Just a Pilgrim is a five-issue comic book limited series written by Garth Ennis, with art by Carlos Ezquerra, and published by Black Bull, the short-lived comics publishing division of Wizard Entertainment, in 2001. It was followed by a 4 issue sequel entitled Just a Pilgrim: Garden of Eden in 2002.

==Publication history==
The series came about as Preacher was coming to a close, and according to Ennis he "wanted to push the idea of the classic Western or action anti-villain a little bit more than I normally would, and that is where the religious fanaticism came from and also where the cannibalism came from."

==Setting==
The setting of the series is one in which the Sun experienced coronal expansion (referred to as 'The Burn') growing to the point where the Earth was scorched and the oceans evaporated, and only a few pockets of humanity have survived. The first series is narrated by Billy Shepard, a child who is with a refugee group attempting to cross the now empty Atlantic Basin, in hopes of finding sources of water on the other side.

==Plot==

===Just a Pilgrim===
The title character (never named, simply called Pilgrim) was a Green Beret prior to the burn. During one mission, he and his comrades were left adrift at sea in a lifeboat, and forced to resort to cannibalism to survive, with Pilgrim being the only survivor by the time help arrived. He was exonerated, but he had developed a taste for human flesh, and continued the practice after he escaped. He was eventually caught by the authorities. During his imprisonment, he was routinely visited by a priest, and eventually accepted God. When the burn happened, he was freed, though he was the only survivor in sight. Struck by the death of the holy man who tried to lead him to redemption, he took the preacher's cross and burned his faith into himself (the scar on his face).

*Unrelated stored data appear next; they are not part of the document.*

===== src/design/lpfd_pkg.sv =====
`timescale 1ns / 1ps

package lpfd_pkg;

	// Default header length in bytes (legal range 12 to 16)
	localparam int unsigned HEADER_BYTES = 16;

	// Header layout: big-endian size in bytes 0..7, name length in bytes 8..11
	localparam int unsigned SIZE_BYTES = 8;
	localparam int unsigned NAME_END   = 12;

	typedef logic [7:0]  byte_t;
	typedef logic [63:0] size_t;
	typedef logic [31:0] name_len_t;

	typedef enum logic [1:0] {
		KIND_HEADER = 2'd0,
		KIND_NAME   = 2'd1,
		KIND_DATA   = 2'd2
	} part_kind_t;

	// One result beat
	typedef struct packed {
		byte_t      byte_out;
		part_kind_t part_kind;
		logic       part_last;
		logic       header_done;
		size_t      size_of_file;
		name_len_t  length_of_name;
		logic       frame_done;
	} out_beat_t;

endpackage


===== src/design/lpfd_if.sv =====
`timescale 1ns / 1ps

interface lpfd_in_if;
	logic            valid;
	logic            ready;
	lpfd_pkg::byte_t stream_byte;

	modport source (output valid, output stream_byte, input ready);
	modport sink (input valid, input stream_byte, output ready);
endinterface

interface lpfd_out_if;
	logic                 valid;
	logic                 ready;
	lpfd_pkg::byte_t      byte_out;
	lpfd_pkg::part_kind_t part_kind;
	logic                 part_last;
	logic                 header_done;
	lpfd_pkg::size_t      size_of_file;
	lpfd_pkg::name_len_t  length_of_name;
	logic                 frame_done;

	modport source (output valid, output byte_out, output part_kind, output part_last,
		output header_done, output size_of_file, output length_of_name,
		output frame_done, input ready);
	modport sink (input valid, input byte_out, input part_kind, input part_last,
		input header_done, input size_of_file, input length_of_name,
		input frame_done, output ready);
endinterface


===== src/design/lpfd_core.sv =====
`timescale 1ns / 1ps

// Frame parser: phase state plus the tagging logic for one byte.
module lpfd_core #(
	parameter int unsigned HEADER_BYTES = lpfd_pkg::HEADER_BYTES
) (
	input  logic                clk,
	input  logic                arst_n,
	input  logic                take,
	input  lpfd_pkg::byte_t     stream_byte,
	output lpfd_pkg::out_beat_t beat
);

	localparam int unsigned IdxW = $clog2(HEADER_BYTES);
	localparam logic [IdxW:0] HdrLast = (IdxW + 1)'(HEADER_BYTES);
	localparam logic [IdxW:0] SizeEnd = (IdxW + 1)'(lpfd_pkg::SIZE_BYTES);
	localparam logic [IdxW:0] NameEnd = (IdxW + 1)'(lpfd_pkg::NAME_END);

	typedef enum logic [1:0] {
		PH_HEADER = 2'd0,
		PH_NAME   = 2'd1,
		PH_DATA   = 2'd2
	} phase_t;

	phase_t              phase_q, phase_n;
	logic [IdxW-1:0]     idx_q, idx_n;
	lpfd_pkg::size_t     size_q, size_n;
	lpfd_pkg::name_len_t name_q, name_n;
	logic [63:0]         count_q, count_n;

	logic [63:0]         count_inc;
	logic [IdxW:0]       idx_inc;
	lpfd_pkg::size_t     size_base;
	lpfd_pkg::name_len_t name_base;

	assign count_inc = count_q + 64'd1;
	assign idx_inc   = {1'b0, idx_q} + {{IdxW{1'b0}}, 1'b1};
	// header byte 0 starts from cleared targets
	assign size_base = (idx_q == '0) ? '0 : size_q;
	assign name_base = (idx_q == '0) ? '0 : name_q;

	always_comb begin
		phase_n = phase_q;
		idx_n   = idx_q;
		size_n  = size_q;
		name_n  = name_q;
		count_n = count_q;

		beat                = '0;
		beat.byte_out       = stream_byte;
		beat.part_kind      = lpfd_pkg::KIND_HEADER;

		case (phase_q)
			PH_NAME: begin
				beat.part_kind = lpfd_pkg::KIND_NAME;
				count_n        = count_inc;
				if (count_inc >= {32'd0, name_q}) begin
					beat.part_last = 1'b1;
					count_n        = '0;
					if (size_q == '0) begin
						beat.frame_done = 1'b1;
						phase_n         = PH_HEADER;
						idx_n           = '0;
					end else begin
						phase_n = PH_DATA;
					end
				end
			end
			PH_DATA: begin
				beat.part_kind = lpfd_pkg::KIND_DATA;
				count_n        = count_inc;
				if (count_inc >= size_q) begin
					beat.part_last  = 1'b1;
					beat.frame_done = 1'b1;
					count_n         = '0;
					phase_n         = PH_HEADER;
					idx_n           = '0;
				end
			end
			default: begin
				size_n = size_base;
				name_n = name_base;
				if ({1'b0, idx_q} < SizeEnd) begin
					size_n = {size_base[55:0], stream_byte};
				end else if ({1'b0, idx_q} < NameEnd) begin
					name_n = {name_base[23:0], stream_byte};
				end
				idx_n   = idx_inc[IdxW-1:0];
				phase_n = PH_HEADER;
				if (idx_inc >= HdrLast) begin
					beat.part_last      = 1'b1;
					beat.header_done    = 1'b1;
					beat.size_of_file   = size_n;
					beat.length_of_name = name_n;
					idx_n               = '0;
					count_n             = '0;
					if (name_n != '0) begin
						phase_n = PH_NAME;
					end else if (size_n != '0) begin
						phase_n = PH_DATA;
					end else begin
						beat.frame_done = 1'b1;
					end
				end
			end
		endcase
	end

	always_ff @(posedge clk or negedge arst_n) begin
		if (!arst_n) begin
			phase_q <= PH_HEADER;
			idx_q   <= '0;
			size_q  <= '0;
			name_q  <= '0;
			count_q <= '0;
		end else if (take) begin
			phase_q <= phase_n;
			idx_q   <= idx_n;
			size_q  <= size_n;
			name_q  <= name_n;
			count_q <= count_n;
		end
	end

endmodule


===== src/design/lpfd_out_stage.sv =====
`timescale 1ns / 1ps

// Result register; takes a new beat whenever empty or being drained.
module lpfd_out_stage (
	input  logic                clk,
	input  logic                arst_n,
	input  logic                in_valid,
	output logic                in_ready,
	input  lpfd_pkg::out_beat_t beat,
	lpfd_out_if.source          out_ch
);

	logic                vld_s1;
	lpfd_pkg::out_beat_t beat_s1;

	assign in_ready = !vld_s1 || out_ch.ready;

	always_ff @(posedge clk or negedge arst_n) begin
		if (!arst_n) begin
			vld_s1 <= 1'b0;
		end else if (in_ready) begin
			vld_s1 <= in_valid;
		end
	end

	always_ff @(posedge clk) begin
		if (in_ready && in_valid) begin
			beat_s1 <= beat;
		end
	end

	assign out_ch.valid          = vld_s1;
	assign out_ch.byte_out       = beat_s1.byte_out;
	assign out_ch.part_kind      = beat_s1.part_kind;
	assign out_ch.part_last      = beat_s1.part_last;
	assign out_ch.header_done    = beat_s1.header_done;
	assign out_ch.size_of_file   = beat_s1.size_of_file;
	assign out_ch.length_of_name = beat_s1.length_of_name;
	assign out_ch.frame_done     = beat_s1.frame_done;

endmodule


===== src/design/length_prefixed_file_deframer_top.sv =====
`timescale 1ns / 1ps

// Length-prefixed file deframer. Takes one stream byte per beat on in_ch and
// returns exactly one tagged beat on out_ch: header, filename or file data,
// with part_last, header_done and frame_done marks. A frame is a header of
// HEADER_BYTES bytes (big-endian 64-bit file size, big-endian 32-bit name
// length, then padding), then the filename bytes, then the file bytes. Empty
// parts are skipped; a frame with both lengths zero ends on its last header
// byte. size_of_file and length_of_name are valid only with header_done and
// read zero otherwise. One byte per clock unless out_ch stalls: the parse
// logic sits between the input handshake and a single result register, so
// out_ch.valid rises in the cycle after the accept. in_ch.ready is high
// whenever the result register is empty or being drained in the same cycle.
module length_prefixed_file_deframer_top #(
	parameter int unsigned HEADER_BYTES = lpfd_pkg::HEADER_BYTES
) (
	input  logic       clk,
	input  logic       arst_n,
	lpfd_in_if.sink    in_ch,
	lpfd_out_if.source out_ch
);

	lpfd_pkg::out_beat_t beat;
	logic                stage_ready;
	logic                take;

	// a byte is taken when the result register can hold its beat
	assign in_ch.ready = stage_ready;
	assign take        = in_ch.valid && stage_ready;

	lpfd_core #(
		.HEADER_BYTES(HEADER_BYTES)
	) u_core (
		.clk        (clk),
		.arst_n     (arst_n),
		.take       (take),
		.stream_byte(in_ch.stream_byte),
		.beat       (beat)
	);

	lpfd_out_stage u_out (
		.clk     (clk),
		.arst_n  (arst_n),
		.in_valid(in_ch.valid),
		.in_ready(stage_ready),
		.beat    (beat),
		.out_ch  (out_ch)
	);

endmodule


===== src/flat_wrapper.sv =====
// flat-port wrapper written by rule: the top's interface ports become plain ports
module length_prefixed_file_deframer_top_flat 
#(
	parameter int unsigned HEADER_BYTES = lpfd_pkg::HEADER_BYTES
)
  (clk, arst_n, in_ch_valid, in_ch_stream_byte, in_ch_ready, out_ch_valid, out_ch_byte_out, out_ch_part_kind, out_ch_part_last, out_ch_header_done, out_ch_size_of_file, out_ch_length_of_name, out_ch_frame_done, out_ch_ready);
  lpfd_in_if in_ch_i ();
  lpfd_out_if out_ch_i ();
  input  logic clk;
  input  logic arst_n;
  input wire logic [$bits(in_ch_i.valid)-1:0] in_ch_valid;
  input wire logic [$bits(in_ch_i.stream_byte)-1:0] in_ch_stream_byte;
  output wire logic [$bits(in_ch_i.ready)-1:0] in_ch_ready;
  output wire logic [$bits(out_ch_i.valid)-1:0] out_ch_valid;
  output wire logic [$bits(out_ch_i.byte_out)-1:0] out_ch_byte_out;
  output wire logic [$bits(out_ch_i.part_kind)-1:0] out_ch_part_kind;
  output wire logic [$bits(out_ch_i.part_last)-1:0] out_ch_part_last;
  output wire logic [$bits(out_ch_i.header_done)-1:0] out_ch_header_done;
  output wire logic [$bits(out_ch_i.size_of_file)-1:0] out_ch_size_of_file;
  output wire logic [$bits(out_ch_i.length_of_name)-1:0] out_ch_length_of_name;
  output wire logic [$bits(out_ch_i.frame_done)-1:0] out_ch_frame_done;
  input wire logic [$bits(out_ch_i.ready)-1:0] out_ch_ready;
  assign in_ch_i.valid = in_ch_valid;
  assign in_ch_i.stream_byte = in_ch_stream_byte;
  assign in_ch_ready = in_ch_i.ready;
  assign out_ch_valid = out_ch_i.valid;
  assign out_ch_byte_out = out_ch_i.byte_out;
  assign out_ch_part_kind = out_ch_i.part_kind;
  assign out_ch_part_last = out_ch_i.part_last;
  assign out_ch_header_done = out_ch_i.header_done;
  assign out_ch_size_of_file = out_ch_i.size_of_file;
  assign out_ch_length_of_name = out_ch_i.length_of_name;
  assign out_ch_frame_done = out_ch_i.frame_done;
  assign out_ch_i.ready = out_ch_ready;
  length_prefixed_file_deframer_top #(.HEADER_BYTES(HEADER_BYTES)) u_core (.clk(clk), .arst_n(arst_n), .in_ch(in_ch_i), .out_ch(out_ch_i));
endmodule

===== config.mk =====
export PLATFORM = sky130hd
export DESIGN_NAME = length_prefixed_file_deframer_top_flat
export DESIGN_NICKNAME = d
export VERILOG_FILES = /design/src/design/lpfd_pkg.sv /design/src/design/lpfd_if.sv /design/src/design/lpfd_core.sv /design/src/design/lpfd_out_stage.sv /design/src/design/length_prefixed_file_deframer_top.sv /design/src/flat_wrapper.sv
export SDC_FILE = /design/constraint.sdc
export NUM_CORES = 1
export LEC_CHECK = 0
export BUFFER_PORTS_ARGS = -buffer_cell sky130_fd_sc_hd__buf_2
export CORE_ASPECT_RATIO = 0.9
export CORE_UTILIZATION = 35
export DETAILED_ROUTE_END_ITERATION = 16
export SYNTH_ARGS = -nofsm -noshare
export SYNTH_HDL_FRONTEND = slang
export SYNTH_SLANG_ARGS = --single-unit

===== constraint.sdc =====
create_clock -name clk -period 5.7 [get_ports clk]
set_clock_uncertainty 0.1 [all_clocks]
set_input_delay 0.855 -clock clk [delete_from_list [all_inputs] [get_ports clk]]
set_output_delay 0.855 -clock clk [all_outputs]
set_load 0.005 [all_outputs]

# ---- Word level (Yosys, flattened, before mapping)
# Cells that the tools add are included.
dict set report totals {
  ram_bits 0
  register_bits 276
  latch_bits 0
  mem_count 0
  output_inout_bits 111
  in_bits 12
  word_cells 74
  romBits 0
}
dict set report op_classes {
  n_mul 0
  n_bitwise 2
  reduce_logical 14
  div_mod_pow 0
  mux 33
  n_shift 0
  order_cmp 5
  eq_ne 5
  addsub 2
}
# operator count
set op_table {}
lappend op_table {{64-bit 2-to-1 mux} 6}
lappend op_table {{32-bit 2-to-1 mux} 4}
lappend op_table {{64-bit one-hot mux with 2 select lines} 1}
lappend op_table {{99-bit 2-to-1 mux} 1}
lappend op_table {{64-bit by 1-bit adder with 64-bit output (second input constant)} 1}
lappend op_table {{64-bit by 32-bit greater-or-equal comparator with 1-bit output} 1}
lappend op_table {{64-bit greater-or-equal comparator} 1}
lappend op_table {{64-bit logical NOT} 1}
lappend op_table {{64-bit nonzero test} 1}
lappend op_table {{32-bit nonzero test} 1}
lappend op_table {{4-bit 2-to-1 mux} 4}
lappend op_table {{2-bit 2-to-1 mux} 6}
lappend op_table {{4-bit < comparator (second input constant)} 2}
lappend op_table {{2-bit one-hot mux with 2 select lines} 2}
lappend op_table {{4-bit one-hot mux with 2 select lines} 1}
lappend op_table {{1-bit 2-to-1 mux} 6}
lappend op_table {{2-bit inequality test (second input constant)} 3}
lappend op_table {{4-bit by 1-bit adder with 5-bit output (second input constant)} 1}
lappend op_table {{5-bit greater-or-equal comparator (second input constant)} 1}
lappend op_table {{4-bit logical NOT} 1}
lappend op_table {{1-bit one-hot mux with 2 select lines} 2}
lappend op_table {{2-bit AND reduction} 2}
lappend op_table {{4-bit AND reduction} 1}
lappend op_table {{3-bit AND reduction} 1}
lappend op_table {{other kinds (9)} 10}

# ---- Depth between registers and ports, before layout
# Gate-level depths: netlist of run 1.
dict set report depth {
  ltp_word 9
  depth_mapped 23
  depth_no_buf 18
}

# ---- Hierarchy
# From an unflattened synthesis of run 1, not the netlist that was laid out.
dict set report hier_totals {
  hier_cells 1376
  hier_area_um2 14813.0
}
# mod seq_area_each_um2 area_each_um2 n_inst cells_each
set modules_own_cells {}
lappend modules_own_cells {lpfd_core 4154.0 11479.8 1 1262}
lappend modules_own_cells {lpfd_out_stage 3298.2 3326.9 1 113}
lappend modules_own_cells {length_prefixed_file_deframer_top 0.0 6.3 1 1}

# ---- Least setup slack after synthesis of run 1
# Ideal clock, no wire load.
dict set report synth_timing {
  path_type {register -> register}
  start {register u_core.u_core.count_q[0]}
  end {register u_core.u_core.idx_q[3]}
  stages_incl_launch_ff 20
  arrival_time_ns 4.935
  setup_ns 0.122
  period_less_slack_ns 5.157
  n_path_buf 3
  setup_slack_ns 0.543
  t_required_ns 5.478
  path_cell_list {dfrtp_1 -> ha_1 -> nand2_1 -> or4_1 -> buf_2 -> or3_1 -> clkbuf_1 -> clkbuf_1 -> or3_1 -> xnor2_1 -> ha_1 -> nand3_1 -> or3_1 -> o41ai_1 -> o22ai_1 -> nor2_1 -> a211oi_1 -> a211o_1 -> a221o_1 -> a32o_1}
}
dict set report synth_via {
  elab_chain_cells 4
  elab_cells_between_ends 6
  cone_classes {add/sub: 1; order compare: 2; eq/ne: 2; reduce/logical: 1}
}
# item line
set synth_rtl {}
lappend synth_rtl {{from (decl)} lpfd_core.sv:29} ;# logic [63:0] count_q, count_n;
lappend synth_rtl {{from (signal assigned)} lpfd_core.sv:121} ;# count_q <= count_n;
lappend synth_rtl {{64-bit by 1-bit adder with 64-bit output (*)} lpfd_core.sv:36} ;# assign count_inc = count_q + 64'd1;
lappend synth_rtl {{64-bit greater-or-equal comparator / 64-bit by 32-bit greater-or-equal comparator with 1-bit output (equally long branches)} {lpfd_core.sv:72, lpfd_core.sv:57}}
lappend synth_rtl {{2-bit inequality test (no source line)} n/a}
lappend synth_rtl {{4-bit AND reduction (no source line) (*)} n/a}
lappend synth_rtl {{to (signal assigned)} lpfd_core.sv:118} ;# idx_q <= idx_n;
lappend synth_rtl {{to (decl)} lpfd_core.sv:26} ;# logic [IdxW-1:0] idx_q, idx_n;
# Mark *: on every way between the ends. The rest lies on a longest branch, timed or not.
# A chain may end at the register's enable or synchronous reset.

# ---- Worst setup path after layout of run 1
dict set report layout_timing {
  start {register u_core.u_core.count_q[6]}
  end {register u_core.u_core.idx_q[3]}
}
# Same word-level chain as after synthesis.

==> impl_metrics.ini, run 1 <==
[outcome]
status = complete, no violations

[synth]
synthArstFlopShare_pct = 60.51
synth_cells = 1545
synth_edf_count = 109
synth_area_mm2 = 0.01568
synth_seq_cells = 276
yosys.area.top_type = dfrtp_1
ys.flop_type = dfrtp_1
yosysUniqueCellTypes = 71
ys_seq_area_share_pct = 47.54
synthesis.nets = 1658
synth_top_area_share_pct = 26.66
yosysWarningCount = 0
synth.avg_cell_area_um2 = 10.15
synthTopCellsByArea = dfrtp_1 27%, edfxtp_1 21%, ha_1 8.1%, a22o_1 5.9%, and4_1 3.9%

[global_routing]
grt_usage_pct = 20.22
grt_max_degree = 80
grt_pass1_vias = 12457
grt_pass1_wl_mm = 72.70
grt-ovfl-total = 0
antenna_found_initial = 2

[drt]
wl_mm = 46.13
viasPerCell = 5.653
drt-initial-drc-count = 1198
routedWlPerCell_um = 20.20
dr.pass1.iters = 5
num_vias = 12911
drc = 0
drtAntennaViolNets = 0

[clocking]
cts_inserted_buffers = 29
cts_setup_buffers = 0
cts_tree = done
clock-root-buffer = clkbuf_16
clk_latency_ns = 0.59
cts_hold_buf = 0
cts_sinks = 276
cts_buffer_depth = 3
path_clk_slew_ns = 0.07
cts-htree-levels = 1

[power]
netSwitchingFraction_pct = 37.81
power.density_mw_per_mm2 = 379.3
leakagePower_nw = 7.731
p_clk_share_pct = 28.7
internal_power_mw = 4.290
peakVddDrop_v = 0.0002501
seqPwrFrac_pct = 39.2
p_comb_share_pct = 32.1
power.total_mw = 6.899
switching_power_mw = 2.609

[cells_and_area]
diodes = 0
final_common_cell = dfrtp_1
final_nets = 1774
final_cells = 2284
synthToLayoutAreaGrowth_pct = 16.04
mostFrequentLayoutCells = 166 x dfrtp_1, 129 x nand2_1, 121 x buf_2
drive_above_1_share_pct = 15.91
final_area_mm2 = 0.01819

[critical_path]
path_depth = 19
r2r_end = u_core.u_core.idx_q[3]$_DFFE_PN0P_
required_ns = 6.07
worst_path_dominant_cell_family = simple AND/OR/NAND/NOR gates
r2r_slack_ns = 0.30
crit_path_end = u_core.u_core.idx_q[3]$_DFFE_PN0P_
worst-endpoint-arrival_ns = 5.78
path_buf_inv = 2
critPathLaunch = u_core.u_core.count_q[6]$_DFFE_PN0P_
max_stage_delay_ns = 0.66
r2r_cells = 19
path_class = flop to flop
worstPathMaxFanout = 8
cp_cell_sequence = nand3_1 -> or4_4 -> nor2_2 -> nand2_1 -> nor2_1 -> xor2_2 -> ha_1 -> a21o_1 -> a21o_1 -> a21o_1 -> a211oi_1 -> buf_4 -> o2111ai_1 -> or4_1 -> nor4_2 -> buf_4 -> or2_1 -> a211oi_2 -> a32o_1
cp_common_cell = a21o_1
cp_slowest_cell = or4_1
start_kind = flop
endpoint_kind = flop
r2r-start = u_core.u_core.count_q[6]$_DFFE_PN0P_

[timing]
fmax_mhz = 185.0
worst_slew_pin_slew_ns = 1.291
setup_violations = 0
period_minus_slack_ns = 5.404
rsz0062_at_grt = no
slew_violations = 0
setup_ws_ns = 0.2955
maxSlewHeadroom_pct = 13.74
finalCritPeriodShare_pct = 94.82
hold_viol_final = 0

[floorplan]
num_rows = 73
initial_core_util_pct = 35.46
core_area_mm2 = 0.04421
chipHeight_um = 202.8
die_w_um = 225.1
ios = 123
fp.dieArea_mm2 = 0.04564

[placed_design]
portBuffers = 122
place_area_mm2 = 0.01717
dp_cells = 2230
hpwlAfterDp_mm = 33.05
place_congestion = 0.8880
place_ws_ns = -0.01386

[run]
cap_viol_max_count = 0

[hold_path]
hp-class = primary input to asynchronous set/reset pin
==> final cells by class <==
class / count / area (µm²)
Inverter: 120 / 452.9
Sequential cell: 276 / 7453
Tap cell: 600 / 750.7
Fill cell: 4343 / 26020
Timing Repair Buffer: 183 / 1087
Multi-Input combinational cell: 1051 / 7465
Clock inverter: 21 / 240.2
Clock buffer: 33 / 740.7
==> state kept, by name, indices dropped and copies added (netlist names), 2 cells and up <==
signal,count
u_core.u_core.count_q,64
u_core.u_core.size_q,64
u_core.u_out.out_ch.byte_out,8
u_core.u_out.out_ch.part_kind,2
u_core.u_core.name_q,32
u_core.u_out.out_ch.size_of_file,64
u_core.u_core.idx_q,4
u_core.u_core.phase_q,2
u_core.u_out.out_ch.length_of_name,32
==> cell families (layout without fill, tap and decap cells) <==
family	Yosys count	in the layout	share of synthesized area (%)
XOR/XNOR	59	59	3.297
AO/OA/AOI/OAI	335	335	15.78
multiplexers	12	12	0.8700
adder cells (fa/ha/maj)	101	101	8.062
buffers and inverters	218	357	5.348
flip-flops	276	276	47.54
AND/OR/NAND/NOR	544	544	19.10
==> repair_timing <==
action,CTS,global route
pin swaps,0,0
hold endpoints to repair,0,0
endpoints found under the setup margin,3,72
gates resized for setup,1,7
==> Yosys cell counts, types with 3 or more instances <==
cell / n
o21a_1: 3
nor2b_1: 8
a22o_1: 105
clkbuf_1: 83
ha_1: 101
a21o_1: 12
or3_1: 12
nand2b_1: 8
mux2_2: 9
and4_1: 70
nand4_1: 32
or2_2: 4
and2_1: 4
nor4_1: 43
a21oi_1: 30
nand2_1: 130
and3_1: 24
nor2_1: 95
dfrtp_1: 167
or4_1: 17
o221ai_1: 5
o21ai_0: 69
buf_1: 6
a2bb2oi_1: 4
o31ai_1: 16
nand3_1: 54
a22oi_1: 36
a32o_1: 3
a2111oi_0: 3
xor2_1: 25
o2111ai_1: 4
buf_2: 7
nand3b_1: 3
o211ai_1: 5
xnor2_1: 34
nor4b_1: 4
edfxtp_1: 109
o22ai_1: 3
nor3_1: 26
o21ai_1: 5
inv_1: 120
a211oi_1: 9
==> stage by stage <==
stage	util [%]	hold slack, ns	setup TNS [ns]
floorplan	-	0.3774	0
global placement	38.83	0.4046	-0.02838
detailed placement	38.83	0.4070	-0.01386
CTS	41.07	0.2294	0
global route	41.15	0.2387	0
finish	41.15	0.1753	0
==> power groups by stage <==
| stage | Sequential (mW) | Clock (mW) | Combinational (mW) |
|---|---|---|---|
| after floorplan | 2.54 | 0 | 1.49 |
| after global placement | 2.72 | 0 | 2.12 |
| after detailed placement | 2.73 | 0 | 2.15 |
| after CTS | 2.69 | 2.01 | 2.17 |
| after global routing | 2.73 | 2.09 | 2.43 |
| final | 2.70 | 1.98 | 2.21 |
==> layer usage <==
metal | track usage [%] | wire, µm | vias to the layer above | part of all wire, %
met4 | 5.126 | 1068 | 4 | 2.3
met5 | 0 | 27 | - | 0.059
met2 | 31.90 | 20950 | 453 | 45
met3 | 2.938 | 2784 | 63 | 6.0
met1 | 28.98 | 21300 | 6395 | 46
li1 | - | - | 5996 | -
==> how the worst min path moves through the flow <==
stage	end	slack [ns]	depth (start not counted)
after floorplan	u_core.u_core.phase_q[0]$_DFFE_PN0P_	0.38	2
after global placement	u_core.u_core.phase_q[0]$_DFFE_PN0P_	0.40	2
after detailed placement	u_core.u_core.phase_q[0]$_DFFE_PN0P_	0.41	2
after CTS	u_core.u_core.count_q[50]$_DFFE_PN0P_	0.23	1
after global routing	u_core.u_core.count_q[50]$_DFFE_PN0P_	0.24	1
final	u_core.u_core.count_q[50]$_DFFE_PN0P_	0.18	1
No activity file was read; power rests on OpenSTA's default activity.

The series begins some years later, when Pilgrim encounters the group of refugees and offers to show them the way. He helps defend them from a group of pirates who attack them during their trek. The Pirates are led by a man with no eyes, two hooks for hands and two peg legs. Pilgrim befriends Billy Shepard, a young boy who keeps a diary and sticks up for him. Most of the refugees do not trust Pilgrim, as their numbers keep dwindling and, according to a few, his stories do not make sense. Eventually, Pilgrim leads them in a climactic battle, revealing that he had knowingly used the refugees as bait to lure the pirates into a trap, justifying his actions by the fact that their deaths will make the area safe for other travellers. As Pilgrim expects, the battle annihilates both the refugees and the pirates, leaving him the only survivor.

===Just a Pilgrim: Garden of Eden===
In the sequel, Garden of Eden, Pilgrim comes across an oasis of sorts in a deep oceanic trench, where there is still abundant water, plant life, and what may be the last remnants of a civilised humanity. The people are mainly scientists who have been building a space shuttle that is near completion which may be able to take them off planet to some more hospitable world. Pilgrim requests that they take the Bible with them when they leave. The group is threatened by the onslaught of sliders, mutated jellyfish which can possess the bodies of other organisms. Pilgrim assists the scientists in warding them off. Eventually, the sliders gain an upper hand, and raid the sanctuary killing almost everyone. The shuttle is launched at the last minute, with only two survivors among the scientists (a male and a female), on board. Defending their escape, with an enemy's fingers literally in his eye, Pilgrim changes his mind and tells the woman to throw away the Bible, having had lost faith due to the deaths of so many innocent people. Pilgrim manages to ensure that the journal of Billy Shepard is taken instead.

The shuttle launches, the two survivors are safe with their genetic samples and the fate of Pilgrim is unknown.

==Collected editions==
The series have been collected in trade paperbacks that have been reprinted by Titan Books:

- Just a Pilgrim (by Garth Ennis and Carlos Ezquerra):
  - Just a Pilgrim (Black Bull, 5-issue mini-series, 2001, tpb, Titan Books, 2001, ISBN 1-84023-377-X)
  - Just a Pilgrim: Garden of Eden (Black Bull, 4-issue mini-series, 2002, tpb, Titan Books, 2003 ISBN 1-84023-590-X)

Dynamite Entertainment will be releasing a single hardcover collection of both limited series (ISBN 160690003X).